(RECORDS PROVIDED begins)

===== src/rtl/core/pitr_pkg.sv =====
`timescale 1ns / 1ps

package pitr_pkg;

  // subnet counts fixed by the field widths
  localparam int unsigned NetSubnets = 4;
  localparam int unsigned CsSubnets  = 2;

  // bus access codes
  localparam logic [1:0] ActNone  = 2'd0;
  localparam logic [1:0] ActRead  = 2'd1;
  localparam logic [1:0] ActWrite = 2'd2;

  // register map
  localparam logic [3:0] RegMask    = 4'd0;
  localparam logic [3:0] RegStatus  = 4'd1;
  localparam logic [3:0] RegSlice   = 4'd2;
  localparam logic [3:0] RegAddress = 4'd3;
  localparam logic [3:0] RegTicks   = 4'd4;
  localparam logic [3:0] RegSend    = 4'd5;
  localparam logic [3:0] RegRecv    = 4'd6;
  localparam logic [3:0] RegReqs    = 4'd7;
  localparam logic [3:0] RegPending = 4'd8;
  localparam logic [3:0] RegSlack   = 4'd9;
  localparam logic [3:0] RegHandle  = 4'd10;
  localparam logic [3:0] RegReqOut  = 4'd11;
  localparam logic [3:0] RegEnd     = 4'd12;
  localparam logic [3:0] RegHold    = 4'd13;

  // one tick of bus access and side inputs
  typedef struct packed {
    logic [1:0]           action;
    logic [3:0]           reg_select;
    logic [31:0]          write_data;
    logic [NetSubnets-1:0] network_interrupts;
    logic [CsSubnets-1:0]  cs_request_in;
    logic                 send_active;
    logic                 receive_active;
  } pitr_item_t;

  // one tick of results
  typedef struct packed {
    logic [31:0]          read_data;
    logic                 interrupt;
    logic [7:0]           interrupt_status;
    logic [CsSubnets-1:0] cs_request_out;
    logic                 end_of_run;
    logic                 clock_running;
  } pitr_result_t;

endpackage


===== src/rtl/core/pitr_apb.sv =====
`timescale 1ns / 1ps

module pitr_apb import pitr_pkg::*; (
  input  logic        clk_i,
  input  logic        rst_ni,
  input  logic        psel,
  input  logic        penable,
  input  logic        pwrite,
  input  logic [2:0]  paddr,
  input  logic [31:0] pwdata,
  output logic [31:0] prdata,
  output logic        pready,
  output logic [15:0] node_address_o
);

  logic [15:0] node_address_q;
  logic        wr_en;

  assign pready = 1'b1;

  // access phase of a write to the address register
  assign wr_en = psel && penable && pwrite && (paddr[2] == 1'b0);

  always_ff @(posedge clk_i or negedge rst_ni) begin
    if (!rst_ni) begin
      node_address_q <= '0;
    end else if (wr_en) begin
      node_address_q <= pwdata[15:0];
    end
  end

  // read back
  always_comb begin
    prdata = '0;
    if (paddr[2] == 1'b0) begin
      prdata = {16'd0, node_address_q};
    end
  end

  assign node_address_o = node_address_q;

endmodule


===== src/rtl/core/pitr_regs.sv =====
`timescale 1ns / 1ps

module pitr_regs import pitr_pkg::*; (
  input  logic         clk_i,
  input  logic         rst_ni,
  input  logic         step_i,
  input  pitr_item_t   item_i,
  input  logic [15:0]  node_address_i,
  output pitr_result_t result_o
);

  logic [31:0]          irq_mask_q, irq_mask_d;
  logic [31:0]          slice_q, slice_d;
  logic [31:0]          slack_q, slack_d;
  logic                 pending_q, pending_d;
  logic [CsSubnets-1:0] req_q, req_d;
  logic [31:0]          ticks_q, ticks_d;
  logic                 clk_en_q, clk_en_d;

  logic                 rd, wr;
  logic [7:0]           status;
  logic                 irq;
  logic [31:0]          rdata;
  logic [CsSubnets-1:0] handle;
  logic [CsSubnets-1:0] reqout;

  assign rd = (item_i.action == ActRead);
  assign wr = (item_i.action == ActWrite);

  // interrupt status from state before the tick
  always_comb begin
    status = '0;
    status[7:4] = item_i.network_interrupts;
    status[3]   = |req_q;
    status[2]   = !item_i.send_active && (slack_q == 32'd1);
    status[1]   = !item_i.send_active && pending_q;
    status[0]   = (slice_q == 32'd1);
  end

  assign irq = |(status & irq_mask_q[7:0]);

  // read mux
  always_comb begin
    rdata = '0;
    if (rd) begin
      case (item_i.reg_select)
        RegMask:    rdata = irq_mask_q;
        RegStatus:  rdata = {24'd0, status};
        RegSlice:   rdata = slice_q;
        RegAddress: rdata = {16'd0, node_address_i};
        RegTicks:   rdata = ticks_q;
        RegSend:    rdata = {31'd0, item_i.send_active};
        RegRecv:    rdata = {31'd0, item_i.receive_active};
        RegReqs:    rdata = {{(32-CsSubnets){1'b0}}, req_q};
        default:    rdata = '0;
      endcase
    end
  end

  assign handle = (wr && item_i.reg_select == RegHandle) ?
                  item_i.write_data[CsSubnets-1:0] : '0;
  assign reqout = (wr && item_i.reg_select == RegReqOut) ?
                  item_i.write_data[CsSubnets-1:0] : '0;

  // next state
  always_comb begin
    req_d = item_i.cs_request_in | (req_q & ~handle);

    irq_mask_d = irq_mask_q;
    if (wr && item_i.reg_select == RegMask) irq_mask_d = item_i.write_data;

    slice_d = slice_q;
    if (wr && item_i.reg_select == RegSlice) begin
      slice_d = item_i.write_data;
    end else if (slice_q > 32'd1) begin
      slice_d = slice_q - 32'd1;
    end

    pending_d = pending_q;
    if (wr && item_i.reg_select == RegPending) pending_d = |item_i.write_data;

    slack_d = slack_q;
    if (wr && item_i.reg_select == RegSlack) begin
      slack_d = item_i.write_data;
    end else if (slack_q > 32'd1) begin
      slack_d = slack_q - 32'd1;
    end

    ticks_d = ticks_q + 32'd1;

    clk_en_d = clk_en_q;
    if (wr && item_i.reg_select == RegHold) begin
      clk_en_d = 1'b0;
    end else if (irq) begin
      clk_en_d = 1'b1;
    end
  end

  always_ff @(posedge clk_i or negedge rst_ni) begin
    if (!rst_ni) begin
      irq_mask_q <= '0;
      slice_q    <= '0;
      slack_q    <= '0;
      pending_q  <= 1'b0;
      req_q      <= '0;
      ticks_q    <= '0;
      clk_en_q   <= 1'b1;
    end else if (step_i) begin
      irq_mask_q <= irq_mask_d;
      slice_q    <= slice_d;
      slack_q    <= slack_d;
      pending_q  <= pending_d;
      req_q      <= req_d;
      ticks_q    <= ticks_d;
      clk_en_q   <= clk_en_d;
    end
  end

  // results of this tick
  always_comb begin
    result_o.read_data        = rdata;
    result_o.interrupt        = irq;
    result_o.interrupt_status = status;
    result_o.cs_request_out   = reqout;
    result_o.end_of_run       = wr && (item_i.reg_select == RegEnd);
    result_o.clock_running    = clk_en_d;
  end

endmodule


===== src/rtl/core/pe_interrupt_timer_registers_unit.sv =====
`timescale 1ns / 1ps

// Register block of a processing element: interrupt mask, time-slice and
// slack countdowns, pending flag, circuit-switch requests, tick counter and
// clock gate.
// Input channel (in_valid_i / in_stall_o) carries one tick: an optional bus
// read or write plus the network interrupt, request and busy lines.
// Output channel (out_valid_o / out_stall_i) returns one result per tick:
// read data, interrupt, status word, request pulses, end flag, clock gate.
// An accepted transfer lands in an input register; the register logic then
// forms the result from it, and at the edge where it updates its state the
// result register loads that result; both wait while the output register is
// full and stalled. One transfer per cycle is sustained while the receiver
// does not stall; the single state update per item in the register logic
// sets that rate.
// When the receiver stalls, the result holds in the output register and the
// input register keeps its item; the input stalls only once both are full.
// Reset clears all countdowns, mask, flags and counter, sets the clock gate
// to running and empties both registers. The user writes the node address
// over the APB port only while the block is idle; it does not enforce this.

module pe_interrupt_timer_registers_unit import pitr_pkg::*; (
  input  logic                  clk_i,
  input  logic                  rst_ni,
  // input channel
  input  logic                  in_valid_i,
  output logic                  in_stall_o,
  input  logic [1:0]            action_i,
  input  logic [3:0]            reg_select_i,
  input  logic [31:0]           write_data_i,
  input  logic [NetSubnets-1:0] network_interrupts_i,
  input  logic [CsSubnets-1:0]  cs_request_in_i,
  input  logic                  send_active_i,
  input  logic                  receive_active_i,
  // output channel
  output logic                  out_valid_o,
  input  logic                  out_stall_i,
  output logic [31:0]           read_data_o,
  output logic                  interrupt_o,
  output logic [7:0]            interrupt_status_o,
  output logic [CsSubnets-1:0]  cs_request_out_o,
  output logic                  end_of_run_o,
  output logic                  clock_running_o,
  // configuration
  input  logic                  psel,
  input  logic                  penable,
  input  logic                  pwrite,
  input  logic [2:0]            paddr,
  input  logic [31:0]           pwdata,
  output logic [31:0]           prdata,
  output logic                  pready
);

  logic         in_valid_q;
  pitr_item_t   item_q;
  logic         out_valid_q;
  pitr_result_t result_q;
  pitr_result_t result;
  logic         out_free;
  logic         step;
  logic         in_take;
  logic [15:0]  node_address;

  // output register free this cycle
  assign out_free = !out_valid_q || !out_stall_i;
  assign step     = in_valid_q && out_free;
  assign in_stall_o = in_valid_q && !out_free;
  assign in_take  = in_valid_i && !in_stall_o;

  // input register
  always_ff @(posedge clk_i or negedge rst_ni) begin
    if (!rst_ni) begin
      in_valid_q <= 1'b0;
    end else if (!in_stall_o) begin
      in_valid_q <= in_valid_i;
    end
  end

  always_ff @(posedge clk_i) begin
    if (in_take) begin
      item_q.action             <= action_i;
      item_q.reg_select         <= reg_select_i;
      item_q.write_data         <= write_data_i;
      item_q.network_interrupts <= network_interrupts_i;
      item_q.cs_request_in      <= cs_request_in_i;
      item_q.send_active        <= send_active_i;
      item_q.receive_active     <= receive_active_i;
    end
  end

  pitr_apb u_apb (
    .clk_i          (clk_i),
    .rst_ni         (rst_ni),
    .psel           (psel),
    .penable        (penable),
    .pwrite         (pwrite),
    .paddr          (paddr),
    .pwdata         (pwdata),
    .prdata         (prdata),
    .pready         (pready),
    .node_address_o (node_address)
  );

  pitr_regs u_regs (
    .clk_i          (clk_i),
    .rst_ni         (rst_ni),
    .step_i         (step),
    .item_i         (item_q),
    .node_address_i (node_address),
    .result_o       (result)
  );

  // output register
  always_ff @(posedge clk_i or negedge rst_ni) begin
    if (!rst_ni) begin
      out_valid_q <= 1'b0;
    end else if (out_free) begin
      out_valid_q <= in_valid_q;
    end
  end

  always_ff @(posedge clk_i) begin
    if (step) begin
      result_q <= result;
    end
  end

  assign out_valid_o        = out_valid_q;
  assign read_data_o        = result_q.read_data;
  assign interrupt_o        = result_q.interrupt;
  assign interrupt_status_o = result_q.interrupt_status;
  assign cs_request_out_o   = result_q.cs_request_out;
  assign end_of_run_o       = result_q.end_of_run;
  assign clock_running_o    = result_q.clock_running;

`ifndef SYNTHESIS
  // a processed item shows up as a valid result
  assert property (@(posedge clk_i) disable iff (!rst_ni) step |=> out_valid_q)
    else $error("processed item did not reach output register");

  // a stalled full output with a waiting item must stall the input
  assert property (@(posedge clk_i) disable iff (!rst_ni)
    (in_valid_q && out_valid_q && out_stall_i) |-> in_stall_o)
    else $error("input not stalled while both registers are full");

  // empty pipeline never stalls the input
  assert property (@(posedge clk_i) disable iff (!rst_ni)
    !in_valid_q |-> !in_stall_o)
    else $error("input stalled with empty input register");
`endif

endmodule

(RECORDS PROVIDED ends)

Beginning at the line above with "flag, clock gate." and finishing at the line with "register and the", return each line exactly and return nothing else.

// read data, interrupt, status word, request pulses, end flag, clock gate.
// An accepted transfer lands in an input register; the register logic then
// forms the result from it, and at the edge where it updates its state the
// result register loads that result; both wait while the output register is
// full and stalled. One transfer per cycle is sustained while the receiver
// does not stall; the single state update per item in the register logic
// sets that rate.
// When the receiver stalls, the result holds in the output register and the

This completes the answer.